For years, the Sacramento Kings had stability under president of basketball operations Geoff Petrie and head coach Rick Adelman. The two worked in unison, one stuffing the roster with talent and the other managing the players to near perfection. 

When Adleman walked away from the Kings following the 2005-06 season it started a revolving door of coaches and eventually front office personnel. Over the last decade Eric Musselman, Reggie Theus, Kenny Natt, Paul Westphal, Keith Smart, Michael Malone, Tyrone Corbin and George Karl have all manned the head coaching position, with none of them lasting more than 171 games coached. 

Last season's coaching search in Sacramento dragged on for weeks, before general manager Vlade Divac and the management team decided on Dave Joerger. On Wednesday morning, the franchise decided to commit to both Divac and Joerger for the long term.

Divac's contract has been extended through the 2019-20 season and after just a year on the job, Joerger's fourth year option was picked up.

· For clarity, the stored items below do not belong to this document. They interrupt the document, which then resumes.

[src/ranging_consts.svh]
`ifndef RANGING_CONSTS_SVH
`define RANGING_CONSTS_SVH
`define OFF_MAIN_ADDR   8'h8C
`define OFF_CMP_RANGE   8'h8D
`define OFF_SHIFT_12    8'h8E
`define OFF_SHIFT_34    8'h8F
`define RST_MAIN_ADDR   8'h00
`define RST_CMP_RANGE   8'h00
`define RST_SHIFT_12    8'h00
`define RST_SHIFT_34    8'h30
`define FIXED_MAIN_ADDR 8'hA2
`define AUX_ADDR        8'hA0
`define HI_FIELD_MSB    6
`define HI_FIELD_LSB    4
`define LO_FIELD_MSB    2
`define LO_FIELD_LSB    0
`define FIELD_MASK      8'h77
`define UNMAPPED_READ   8'h00
`define RST_RD_DATA     8'h00
`define RST_RANGE       3'h0
`define AUX_ON          1'b1
`define RST_MON_WORD    16'h0000
`define TOP_CODE        3'h7
`define WR_SETTLE       2
`endif

[src/ranging_pkg.sv]
package ranging_pkg;
    typedef struct packed {
        logic       wr;
        logic [7:0] addr;
        logic [7:0] data;
    } reg_req_t;
    typedef logic [15:0] mon_word_t;
endpackage : ranging_pkg

[src/monitor_ranging_address_config.sv]
`timescale 1ns/100ps
`include "ranging_consts.svh"
module monitor_ranging_address_config
    import ranging_pkg::*;
(
    input  wire logic      sys_clk_i,
    input  wire logic      rst_n_i,
    input  wire reg_req_t  req_i,
    input  wire logic      main_addr_select_i,
    input  wire mon_word_t mon_raw_i [4],
    output logic [7:0]     rd_data_o,
    output logic [7:0]     main_slave_addr_o,
    output logic           aux_mem_enable_o,
    output logic [2:0]     bias_trip_range_o,
    output logic [2:0]     power_loop_trip_range_o,
    output logic [2:0]     power_loop_ctrl_range_o,
    output mon_word_t      mon_shifted_o [4]
);
    // Stored configuration bytes, one per offset
    logic [7:0] addr_r;
    logic [7:0] cmp_r;
    logic [7:0] sh12_r;
    logic [7:0] sh34_r;

    // Next values of the stored bytes and of the read data
    logic [7:0] addr_nxt;
    logic [7:0] cmp_nxt;
    logic [7:0] sh12_nxt;
    logic [7:0] sh34_nxt;
    logic [7:0] rd_nxt;

    // Next values of the derived outputs
    logic [7:0] slave_addr_nxt;
    logic       aux_enable_nxt;
    logic [2:0] bias_range_nxt;
    logic [2:0] loop_range_nxt;
    mon_word_t  shifted_nxt [4];

    // Shift amount per monitor channel
    logic [2:0] shamt [4];

    // Register writes; reserved bits are held at zero
    always_comb begin
        addr_nxt = addr_r;
        cmp_nxt  = cmp_r;
        sh12_nxt = sh12_r;
        sh34_nxt = sh34_r;
        if (req_i.wr) begin
            if (req_i.addr == `OFF_MAIN_ADDR) begin
                addr_nxt = req_i.data;
            end else if (req_i.addr == `OFF_CMP_RANGE) begin
                cmp_nxt = req_i.data & `FIELD_MASK;
            end else if (req_i.addr == `OFF_SHIFT_12) begin
                sh12_nxt = req_i.data & `FIELD_MASK;
            end else if (req_i.addr == `OFF_SHIFT_34) begin
                sh34_nxt = req_i.data & `FIELD_MASK;
            end
        end
    end

    // Read mux; other offsets read zero
    always_comb begin
        rd_nxt = `UNMAPPED_READ;
        if (req_i.addr == `OFF_MAIN_ADDR) begin
            rd_nxt = addr_r;
        end else if (req_i.addr == `OFF_CMP_RANGE) begin
            rd_nxt = cmp_r;
        end else if (req_i.addr == `OFF_SHIFT_12) begin
            rd_nxt = sh12_r;
        end else if (req_i.addr == `OFF_SHIFT_34) begin
            rd_nxt = sh34_r;
        end
    end

    // Configuration bytes and read data; reset loads the factory values
    always_ff @(posedge sys_clk_i or negedge rst_n_i) begin
        if (!rst_n_i) begin
            addr_r    <= `RST_MAIN_ADDR;
            cmp_r     <= `RST_CMP_RANGE;
            sh12_r    <= `RST_SHIFT_12;
            sh34_r    <= `RST_SHIFT_34;
            rd_data_o <= `RST_RD_DATA;
        end else begin
            addr_r    <= addr_nxt;
            cmp_r     <= cmp_nxt;
            sh12_r    <= sh12_nxt;
            sh34_r    <= sh34_nxt;
            rd_data_o <= rd_nxt;
        end
    end

    // A write followed at once by a read of the same shift byte returns
    // the masked value; reserved bits always read as zero
    rd_back_a: assert property (
        @(posedge sys_clk_i) disable iff (!rst_n_i)
        (req_i.wr && req_i.addr == `OFF_SHIFT_12) ##1
        (!req_i.wr && req_i.addr == `OFF_SHIFT_12)
        |=> rd_data_o == ($past(req_i.data, `WR_SETTLE) & `FIELD_MASK))
        else $error("readback wrong");

    // Shift amounts per channel
    assign shamt[0] = sh12_r[`HI_FIELD_MSB:`HI_FIELD_LSB];
    assign shamt[1] = sh12_r[`LO_FIELD_MSB:`LO_FIELD_LSB];
    assign shamt[2] = sh34_r[`HI_FIELD_MSB:`HI_FIELD_LSB];
    assign shamt[3] = sh34_r[`LO_FIELD_MSB:`LO_FIELD_LSB];

    // Derived outputs follow the stored bytes one edge later, so a write
    // shows on them one edge after it is taken
    always_comb begin
        slave_addr_nxt = `FIXED_MAIN_ADDR;
        if (main_addr_select_i) begin
            slave_addr_nxt = addr_r;
        end
        aux_enable_nxt = (addr_r != `AUX_ADDR);
        bias_range_nxt = cmp_r[`HI_FIELD_MSB:`HI_FIELD_LSB];
        loop_range_nxt = cmp_r[`LO_FIELD_MSB:`LO_FIELD_LSB];
    end

    // One power loop code feeds trip and loop, so the two never differ
    always_ff @(posedge sys_clk_i or negedge rst_n_i) begin
        if (!rst_n_i) begin
            main_slave_addr_o       <= `FIXED_MAIN_ADDR;
            aux_mem_enable_o        <= `AUX_ON;
            bias_trip_range_o       <= `RST_RANGE;
            power_loop_trip_range_o <= `RST_RANGE;
            power_loop_ctrl_range_o <= `RST_RANGE;
        end else begin
            main_slave_addr_o       <= slave_addr_nxt;
            aux_mem_enable_o        <= aux_enable_nxt;
            bias_trip_range_o       <= bias_range_nxt;
            power_loop_trip_range_o <= loop_range_nxt;
            power_loop_ctrl_range_o <= loop_range_nxt;
        end
    end

    // Address select picks the programmed byte, otherwise the fixed one
    addr_sel_a: assert property (
        @(posedge sys_clk_i) disable iff (!rst_n_i)
        main_addr_select_i |=> main_slave_addr_o == $past(addr_r))
        else $error("programmed address not used");
    addr_fix_a: assert property (
        @(posedge sys_clk_i) disable iff (!rst_n_i)
        !main_addr_select_i |=> main_slave_addr_o == `FIXED_MAIN_ADDR)
        else $error("fixed address not used");

    // Auxiliary memory is off one edge after the address byte holds A0h, and on one edge after it holds any other value
    aux_off_a: assert property (
        @(posedge sys_clk_i) disable iff (!rst_n_i)
        (addr_r == `AUX_ADDR) |=> !aux_mem_enable_o)
        else $error("aux memory not disabled");
    aux_on_a: assert property (
        @(posedge sys_clk_i) disable iff (!rst_n_i)
        (addr_r != `AUX_ADDR) |=> aux_mem_enable_o)
        else $error("aux memory not enabled");

    // A range write reaches the bias trip output two edges later
    bias_rng_a: assert property (
        @(posedge sys_clk_i) disable iff (!rst_n_i)
        (req_i.wr && req_i.addr == `OFF_CMP_RANGE) |=> ##1
        bias_trip_range_o
            == $past(req_i.data[`HI_FIELD_MSB:`HI_FIELD_LSB], `WR_SETTLE))
        else $error("bias range wrong");

    // Both power loop outputs carry the low code of the range byte
    apc_rng_a: assert property (
        @(posedge sys_clk_i) disable iff (!rst_n_i)
        power_loop_trip_range_o == power_loop_ctrl_range_o
        && power_loop_trip_range_o
            == $past(cmp_r[`LO_FIELD_MSB:`LO_FIELD_LSB]))
        else $error("power loop range mismatch");

    // Zero-filled logical shift, one lane per channel; the result is
    // registered, so a new shift field shows one edge after the byte
    for (genvar g = 0; g < 4; g++) begin : g_shift
        always_comb begin
            shifted_nxt[g] = mon_raw_i[g] >> shamt[g];
        end

        always_ff @(posedge sys_clk_i or negedge rst_n_i) begin
            if (!rst_n_i) begin
                mon_shifted_o[g] <= `RST_MON_WORD;
            end else begin
                mon_shifted_o[g] <= shifted_nxt[g];
            end
        end
    end

    // Lanes follow their own shift field one edge late; the first edge
    // after reset still shows cleared lanes, so it is not judged
    sh1_val_a: assert property (
        @(posedge sys_clk_i) disable iff (!rst_n_i)
        $past(rst_n_i) |-> mon_shifted_o[0]
            == $past(mon_raw_i[0])
               >> $past(sh12_r[`HI_FIELD_MSB:`HI_FIELD_LSB]))
        else $error("channel 1 shift wrong");
    sh2_val_a: assert property (
        @(posedge sys_clk_i) disable iff (!rst_n_i)
        $past(rst_n_i) |-> mon_shifted_o[1]
            == $past(mon_raw_i[1])
               >> $past(sh12_r[`LO_FIELD_MSB:`LO_FIELD_LSB]))
        else $error("channel 2 shift wrong");
    sh3_val_a: assert property (
        @(posedge sys_clk_i) disable iff (!rst_n_i)
        $past(rst_n_i) |-> mon_shifted_o[2]
            == $past(mon_raw_i[2])
               >> $past(sh34_r[`HI_FIELD_MSB:`HI_FIELD_LSB]))
        else $error("channel 3 shift wrong");
    sh4_val_a: assert property (
        @(posedge sys_clk_i) disable iff (!rst_n_i)
        $past(rst_n_i) |-> mon_shifted_o[3]
            == $past(mon_raw_i[3])
               >> $past(sh34_r[`LO_FIELD_MSB:`LO_FIELD_LSB]))
        else $error("channel 4 shift wrong");
    sh_zero_a: assert property (
        @(posedge sys_clk_i) disable iff (!rst_n_i)
        (sh34_r[`HI_FIELD_MSB:`HI_FIELD_LSB] == `TOP_CODE)
        |=> (mon_shifted_o[2] >> ($bits(mon_word_t) - `TOP_CODE))
            == 16'h0000)
        else $error("shift not zero filled");

    // Main scenarios: auxiliary memory off, programmed address in use,
    // deepest shift on a lane, top bias code, write then readback
    aux_c: cover property (@(posedge sys_clk_i) !aux_mem_enable_o);
    sel_c: cover property (@(posedge sys_clk_i) main_addr_select_i
        && addr_r != `RST_MAIN_ADDR);
    shift_c: cover property (@(posedge sys_clk_i) shamt[1] == `TOP_CODE);
    range_c: cover property (@(posedge sys_clk_i)
        bias_trip_range_o == `TOP_CODE);
    back_c: cover property (@(posedge sys_clk_i)
        req_i.wr ##1 (!req_i.wr && req_i.addr == `OFF_SHIFT_12));
endmodule : monitor_ranging_address_config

The duo have the next three seasons to right the Kings' ship which has been well off course since the departure of Adelman.

"We wanted to do this together, I love working with him," Joerger said. "Whether we got this done or not, I love working with him. Even so, now knowing though that we're going to be standing shoulder to shoulder for three years for sure, and hopefully we can get this to be a perennial 50-win team."

The Kings haven't won 50 games since the 2004-05 season, and since the departure of Adleman, their best season is 38-44. But there is hope that the stability of Divac and Joerger working as a cohesive unit will lead to better days in Sacramento.

"Together with Dave and his staff and the front office and the entire ownership group, we have a vision of where we want to see this franchise in a few years," Divac said. "I'm so excited we are on the same page and moving forward."

Joerger took a gamble on Sacramento last season. After three successful seasons in Memphis, he joined a team that hadn't made the playoffs in a decade. Midway through the year, his star big man, DeMarcus Cousins, was traded to New Orleans and the rebuild of the Kings began in earnest.

According Joerger, he knew that it was possible coming in that the team would take a dramatic new direction. Late in the season he began to refer to the season as "year zero." Getting that fourth year gives him a true fresh start with this season becoming year one of the rebuild.

"This helps look at the broad strokes, which we would have done anyways, but it really cements the stability and the partnership going forward for the long term," Joerger said. 

Joerger raved about the development of Divac as an executive and he knows that the heavy lifting has now shifted to the coaching staff as they attempt to develop a young and inexperienced roster. Divac also knows that he needs a top notch collaborator in this process as the franchise builds from the ground up.

"Dave is a great partner to be in this," Divac said. "He's working so hard and it's fun to watch him every day, how he can help those guys to improve. I'm so confident that he's the guy that should be here."

The Kings have chosen a direction and given both management and coaching staff the backing to move forward. Now the real work begins.